Action item: Lines containing the word "gates" are to be copied from the data below.
==== Records for this task
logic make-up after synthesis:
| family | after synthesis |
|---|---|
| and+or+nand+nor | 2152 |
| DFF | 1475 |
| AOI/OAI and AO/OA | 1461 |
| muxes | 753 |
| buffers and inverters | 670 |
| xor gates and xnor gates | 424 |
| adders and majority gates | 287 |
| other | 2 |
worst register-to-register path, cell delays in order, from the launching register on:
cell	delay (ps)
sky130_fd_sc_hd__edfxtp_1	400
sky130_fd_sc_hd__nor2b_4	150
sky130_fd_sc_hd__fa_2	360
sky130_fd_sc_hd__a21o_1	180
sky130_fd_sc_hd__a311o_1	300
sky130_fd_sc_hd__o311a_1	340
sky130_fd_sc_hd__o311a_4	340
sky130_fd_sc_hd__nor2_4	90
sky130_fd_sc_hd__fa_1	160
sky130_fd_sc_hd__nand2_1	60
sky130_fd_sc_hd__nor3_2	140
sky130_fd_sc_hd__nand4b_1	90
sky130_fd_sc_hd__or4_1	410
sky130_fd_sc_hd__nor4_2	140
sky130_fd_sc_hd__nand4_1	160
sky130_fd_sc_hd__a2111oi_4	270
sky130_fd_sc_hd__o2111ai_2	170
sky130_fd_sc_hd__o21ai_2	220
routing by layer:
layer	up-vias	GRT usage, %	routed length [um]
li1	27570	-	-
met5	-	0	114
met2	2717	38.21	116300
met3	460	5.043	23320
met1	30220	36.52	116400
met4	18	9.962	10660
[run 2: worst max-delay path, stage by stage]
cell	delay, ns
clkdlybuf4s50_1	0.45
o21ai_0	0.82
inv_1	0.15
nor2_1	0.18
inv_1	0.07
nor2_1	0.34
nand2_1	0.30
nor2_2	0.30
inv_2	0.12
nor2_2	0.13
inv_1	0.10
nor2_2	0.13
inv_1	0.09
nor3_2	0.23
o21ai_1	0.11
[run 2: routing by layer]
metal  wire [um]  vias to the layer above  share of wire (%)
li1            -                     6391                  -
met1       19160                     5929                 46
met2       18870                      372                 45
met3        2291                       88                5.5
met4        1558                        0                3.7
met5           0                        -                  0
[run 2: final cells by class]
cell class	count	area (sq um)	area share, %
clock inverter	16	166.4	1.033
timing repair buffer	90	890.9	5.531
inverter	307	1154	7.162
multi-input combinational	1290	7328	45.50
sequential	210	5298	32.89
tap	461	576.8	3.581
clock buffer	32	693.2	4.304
From an optimization exercise on the open Yosys and OpenROAD flow, aimed at a short achievable clock period and few clock cycles; shortcuts taken in it are not production practice. Function was checked by simulation only, so behaviour that the tests miss may differ from the original. Power is estimated from default activity; no workload was simulated.

## flow/config.mk

```make
export PLATFORM = sky130hd
export DESIGN_NAME = mips_pipeline
export DESIGN_NICKNAME = mips_pipeline
export VERILOG_FILES = /design/flow/design.v
export SDC_FILE = /design/flow/constraint.sdc
export NUM_CORES = 4
export LEC_CHECK = 0
export CAP_MARGIN = 20
export CORE_MARGIN = 2
export CORE_UTILIZATION = 40
export SETUP_SLACK_MARGIN = 4
export SLEW_MARGIN = 20
```

## flow/constraint.sdc

```tcl
create_clock -name core_clock -period 6.5 [get_ports {clk}]
set_input_delay 1.3000 -clock core_clock [delete_from_list [all_inputs] [get_ports {clk}]]
set_output_delay 1.3000 -clock core_clock [all_outputs]
set_load 0.01 [all_outputs]
```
========
Answer:
| xor gates and xnor gates | 424 |
| adders and majority gates | 287 |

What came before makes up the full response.